I'm working with a medium size dataset (shape=(14013L, 46L)
).
I want to smooth each sample with its knn.
I'm training my model with:
NearestNeighbors(n_neighbors, algorithm='ball_tree',
metric=sklearn.metrics.pairwise.cosine_distances)
And the smooth is as follows:
def smooth(x,nbrs,data,alpha):
"""
input:
alpha: the smoothing factor
nbrs: trained NearestNeighbors from sklearn
data: the original data
(since NearestNeighbors returns only the index and not the samples)
x: what we want to smooth
output:
smoothed x with its nearest neighbours
"""
distances, indices = nbrs.kneighbors(x)
distances = map(lambda z:abs(-z+1),distances)[0]
norm = sum(distances)
if norm == 0:
"No neighbours were found."
return x
distances = map(lambda z: (1-alpha)*z/norm ,distances)
indices = map(lambda z: data[z],indices)[0]

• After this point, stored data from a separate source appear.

## src/rtl/syscon_wb_arbiter_if.sv

```systemverilog
// Bus bundle for the system-controller Wishbone arbiter.
// Carries both master request/response channels (m0 = CPU, m1 = debug), the
// forwarded slave request, the slave response and the one-hot grant.
//   slave  : arbiter view (it is the slave of the two masters) - samples i_*,
//            drives o_*.
//   master : environment view (the masters plus the syscon slave) - drives
//            i_*, samples o_*.
interface syscon_wb_arbiter_if #(
    parameter int SLV_AW = 6
);
    logic [31:0]       i_m0_adr, i_m1_adr;
    logic [31:0]       i_m0_dat, i_m1_dat;
    logic [3:0]        i_m0_sel, i_m1_sel;
    logic              i_m0_we, i_m0_cyc, i_m0_stb;
    logic              i_m1_we, i_m1_cyc, i_m1_stb;
    logic [31:0]       o_m0_rdt, o_m1_rdt;
    logic              o_m0_ack, o_m0_err, o_m1_ack, o_m1_err;
    logic [SLV_AW-1:0] o_s_adr;
    logic [31:0]       o_s_dat;
    logic [3:0]        o_s_sel;
    logic              o_s_we, o_s_cyc, o_s_stb;
    logic [31:0]       i_s_rdt;
    logic              i_s_ack;
    logic [1:0]        o_grant;

    modport slave (
        input  i_m0_adr, i_m1_adr, i_m0_dat, i_m1_dat, i_m0_sel, i_m1_sel,
        input  i_m0_we, i_m0_cyc, i_m0_stb, i_m1_we, i_m1_cyc, i_m1_stb,
        input  i_s_rdt, i_s_ack,
        output o_m0_rdt, o_m1_rdt, o_m0_ack, o_m0_err, o_m1_ack, o_m1_err,
        output o_s_adr, o_s_dat, o_s_sel, o_s_we, o_s_cyc, o_s_stb, o_grant
    );

    modport master (
        output i_m0_adr, i_m1_adr, i_m0_dat, i_m1_dat, i_m0_sel, i_m1_sel,
        output i_m0_we, i_m0_cyc, i_m0_stb, i_m1_we, i_m1_cyc, i_m1_stb,
        output i_s_rdt, i_s_ack,
        input  o_m0_rdt, o_m1_rdt, o_m0_ack, o_m0_err, o_m1_ack, o_m1_err,
        input  o_s_adr, o_s_dat, o_s_sel, o_s_we, o_s_cyc, o_s_stb, o_grant
    );
endinterface

```

## src/rtl/syscon_wb_arbiter.sv

```systemverilog
// Two-master Wishbone arbiter in front of the system-controller slave.
// Round-robin between m0 (CPU) and m1 (debug), m0 wins the first contention
// after reset. One transaction per grant, with a mandatory IDLE cycle between
// grants. A grant that sees no slave ack for TIMEOUT_CYCLES BUSY cycles is
// terminated with err to its owner.
// Ports:
//   i_clk   - clock, rising edge
//   i_rst_n - synchronous active-low reset
//   bus     - master/slave Wishbone bundle (syscon_wb_arbiter_if.slave)
module syscon_wb_arbiter #(
    parameter int TIMEOUT_CYCLES = 255,   // legal 2..255
    parameter int SLV_AW         = 6
) (
    input logic                i_clk,
    input logic                i_rst_n,
    syscon_wb_arbiter_if.slave bus
);
    typedef enum logic {IDLE = 1'b0, BUSY = 1'b1} state_e;

    typedef struct packed {
        logic [SLV_AW-1:0] adr;
        logic [31:0]       dat;
        logic [3:0]        sel;
        logic              we;
        logic              cyc;
        logic              stb;
    } wb_req_t;

    localparam logic [7:0] TMO_LAST = 8'(TIMEOUT_CYCLES - 1);

    state_e     state_q, state_d;
    logic       owner_q, owner_d;
    logic       last_q,  last_d;
    logic [7:0] tmo_cnt_q, tmo_cnt_d;

    wb_req_t m0, m1, own;
    logic    req0, req1, busy, tmo_hit;

    assign m0 = {bus.i_m0_adr[SLV_AW-1:0], bus.i_m0_dat, bus.i_m0_sel,
                 bus.i_m0_we, bus.i_m0_cyc, bus.i_m0_stb};
    assign m1 = {bus.i_m1_adr[SLV_AW-1:0], bus.i_m1_dat, bus.i_m1_sel,
                 bus.i_m1_we, bus.i_m1_cyc, bus.i_m1_stb};

    assign req0 = m0.cyc & m0.stb;
    assign req1 = m1.cyc & m1.stb;
    assign own  = owner_q ? m1 : m0;

    // Reset is folded in so every output is quiet while i_rst_n is low,
    // even in the cycle before the reset edge takes effect.
    assign busy = (state_q == BUSY) & i_rst_n;

    // Timeout fires only while the owner still holds cyc (an abort wins) and
    // only without ack (an ack in the same cycle wins).
    assign tmo_hit = busy & own.cyc & (tmo_cnt_q == TMO_LAST) & ~bus.i_s_ack;

    // Slave request: combinational pass-through of the owner, killed in the
    // timeout cycle so the slave never sees a strobe the master won't accept.
    assign bus.o_s_adr = busy ? own.adr : '0;
    assign bus.o_s_dat = busy ? own.dat : '0;
    assign bus.o_s_sel = busy ? own.sel : '0;
    assign bus.o_s_we  = busy & own.we;
    assign bus.o_s_cyc = busy & own.cyc & ~tmo_hit;
    assign bus.o_s_stb = busy & own.stb & ~tmo_hit;

    assign bus.o_m0_ack = busy & ~owner_q & bus.i_s_ack;
    assign bus.o_m1_ack = busy &  owner_q & bus.i_s_ack;
    assign bus.o_m0_err = tmo_hit & ~owner_q;
    assign bus.o_m1_err = tmo_hit &  owner_q;
    assign bus.o_m0_rdt = (busy & ~owner_q) ? bus.i_s_rdt : '0;
    assign bus.o_m1_rdt = (busy &  owner_q) ? bus.i_s_rdt : '0;
    assign bus.o_grant  = busy ? (owner_q ? 2'b10 : 2'b01) : 2'b00;

    always_comb begin
        state_d   = state_q;
        owner_d   = owner_q;
        last_d    = last_q;
        tmo_cnt_d = tmo_cnt_q;
        case (state_q)
            IDLE: begin
                tmo_cnt_d = '0;
                if (req0 | req1) begin
                    state_d = BUSY;
                    // Contention goes to whoever was not granted last.
                    owner_d = (req0 & req1) ? ~last_q : req1;
                    last_d  = owner_d;
                end
            end
            BUSY: begin
                if (bus.i_s_ack | ~own.cyc | tmo_hit) begin
                    state_d   = IDLE;
                    tmo_cnt_d = '0;
                end else begin
                    tmo_cnt_d = tmo_cnt_q + 8'd1;
                end
            end
            default: state_d = IDLE;
        endcase
    end

    always_ff @(posedge i_clk) begin
        if (!i_rst_n) begin
            state_q   <= IDLE;
            owner_q   <= 1'b0;
            last_q    <= 1'b1;
            tmo_cnt_q <= '0;
        end else begin
            state_q   <= state_d;
            owner_q   <= owner_d;
            last_q    <= last_d;
            tmo_cnt_q <= tmo_cnt_d;
        end
    end
endmodule

```

## src/flat_wrapper.sv

```systemverilog
// flat-port wrapper written by rule: the top's interface ports become plain ports
module syscon_wb_arbiter_flat 
#(
    parameter int TIMEOUT_CYCLES = 255,                  
    parameter int SLV_AW         = 6
)
  (i_clk, i_rst_n, bus_i_m0_adr, bus_i_m1_adr, bus_i_m0_dat, bus_i_m1_dat, bus_i_m0_sel, bus_i_m1_sel, bus_i_m0_we, bus_i_m0_cyc, bus_i_m0_stb, bus_i_m1_we, bus_i_m1_cyc, bus_i_m1_stb, bus_i_s_rdt, bus_i_s_ack, bus_o_m0_rdt, bus_o_m1_rdt, bus_o_m0_ack, bus_o_m0_err, bus_o_m1_ack, bus_o_m1_err, bus_o_s_adr, bus_o_s_dat, bus_o_s_sel, bus_o_s_we, bus_o_s_cyc, bus_o_s_stb, bus_o_grant);
  syscon_wb_arbiter_if #(.SLV_AW(SLV_AW)) bus_i ();
  input logic i_clk;
  input logic i_rst_n;
  input wire logic [$bits(bus_i.i_m0_adr)-1:0] bus_i_m0_adr;
  input wire logic [$bits(bus_i.i_m1_adr)-1:0] bus_i_m1_adr;
  input wire logic [$bits(bus_i.i_m0_dat)-1:0] bus_i_m0_dat;
  input wire logic [$bits(bus_i.i_m1_dat)-1:0] bus_i_m1_dat;
  input wire logic [$bits(bus_i.i_m0_sel)-1:0] bus_i_m0_sel;
  input wire logic [$bits(bus_i.i_m1_sel)-1:0] bus_i_m1_sel;
  input wire logic [$bits(bus_i.i_m0_we)-1:0] bus_i_m0_we;
  input wire logic [$bits(bus_i.i_m0_cyc)-1:0] bus_i_m0_cyc;
  input wire logic [$bits(bus_i.i_m0_stb)-1:0] bus_i_m0_stb;
  input wire logic [$bits(bus_i.i_m1_we)-1:0] bus_i_m1_we;
  input wire logic [$bits(bus_i.i_m1_cyc)-1:0] bus_i_m1_cyc;
  input wire logic [$bits(bus_i.i_m1_stb)-1:0] bus_i_m1_stb;
  input wire logic [$bits(bus_i.i_s_rdt)-1:0] bus_i_s_rdt;
  input wire logic [$bits(bus_i.i_s_ack)-1:0] bus_i_s_ack;
  output wire logic [$bits(bus_i.o_m0_rdt)-1:0] bus_o_m0_rdt;
  output wire logic [$bits(bus_i.o_m1_rdt)-1:0] bus_o_m1_rdt;
  output wire logic [$bits(bus_i.o_m0_ack)-1:0] bus_o_m0_ack;
  output wire logic [$bits(bus_i.o_m0_err)-1:0] bus_o_m0_err;
  output wire logic [$bits(bus_i.o_m1_ack)-1:0] bus_o_m1_ack;
  output wire logic [$bits(bus_i.o_m1_err)-1:0] bus_o_m1_err;
  output wire logic [$bits(bus_i.o_s_adr)-1:0] bus_o_s_adr;
  output wire logic [$bits(bus_i.o_s_dat)-1:0] bus_o_s_dat;
  output wire logic [$bits(bus_i.o_s_sel)-1:0] bus_o_s_sel;
  output wire logic [$bits(bus_i.o_s_we)-1:0] bus_o_s_we;
  output wire logic [$bits(bus_i.o_s_cyc)-1:0] bus_o_s_cyc;
  output wire logic [$bits(bus_i.o_s_stb)-1:0] bus_o_s_stb;
  output wire logic [$bits(bus_i.o_grant)-1:0] bus_o_grant;
  assign bus_i.i_m0_adr = bus_i_m0_adr;
  assign bus_i.i_m1_adr = bus_i_m1_adr;
  assign bus_i.i_m0_dat = bus_i_m0_dat;
  assign bus_i.i_m1_dat = bus_i_m1_dat;
  assign bus_i.i_m0_sel = bus_i_m0_sel;
  assign bus_i.i_m1_sel = bus_i_m1_sel;
  assign bus_i.i_m0_we = bus_i_m0_we;
  assign bus_i.i_m0_cyc = bus_i_m0_cyc;
  assign bus_i.i_m0_stb = bus_i_m0_stb;
  assign bus_i.i_m1_we = bus_i_m1_we;
  assign bus_i.i_m1_cyc = bus_i_m1_cyc;
  assign bus_i.i_m1_stb = bus_i_m1_stb;
  assign bus_i.i_s_rdt = bus_i_s_rdt;
  assign bus_i.i_s_ack = bus_i_s_ack;
  assign bus_o_m0_rdt = bus_i.o_m0_rdt;
  assign bus_o_m1_rdt = bus_i.o_m1_rdt;
  assign bus_o_m0_ack = bus_i.o_m0_ack;
  assign bus_o_m0_err = bus_i.o_m0_err;
  assign bus_o_m1_ack = bus_i.o_m1_ack;
  assign bus_o_m1_err = bus_i.o_m1_err;
  assign bus_o_s_adr = bus_i.o_s_adr;
  assign bus_o_s_dat = bus_i.o_s_dat;
  assign bus_o_s_sel = bus_i.o_s_sel;
  assign bus_o_s_we = bus_i.o_s_we;
  assign bus_o_s_cyc = bus_i.o_s_cyc;
  assign bus_o_s_stb = bus_i.o_s_stb;
  assign bus_o_grant = bus_i.o_grant;
  syscon_wb_arbiter #(.TIMEOUT_CYCLES(TIMEOUT_CYCLES), .SLV_AW(SLV_AW)) u_core (.i_clk(i_clk), .i_rst_n(i_rst_n), .bus(bus_i));
endmodule
```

other = np.array([indices[i] * distances[i] for i in range(len(distances))])
z = x * alpha
z = z.reshape((1,z.shape[0]))
smoothed = sum(np.concatenate((other,z),axis=0))
return smoothed
My questions:
- How is it possible that no neighbors were found ?(I experienced it on my dataset hence the
if
condition) - The fitting ("training") takes 18 seconds, but smoothing ~1000 samples takes more than 20 minutes. I'm willing to get less accurate results, if the smoothing process will be shorter. Is it possible? which parameters should I change in order to achieve it?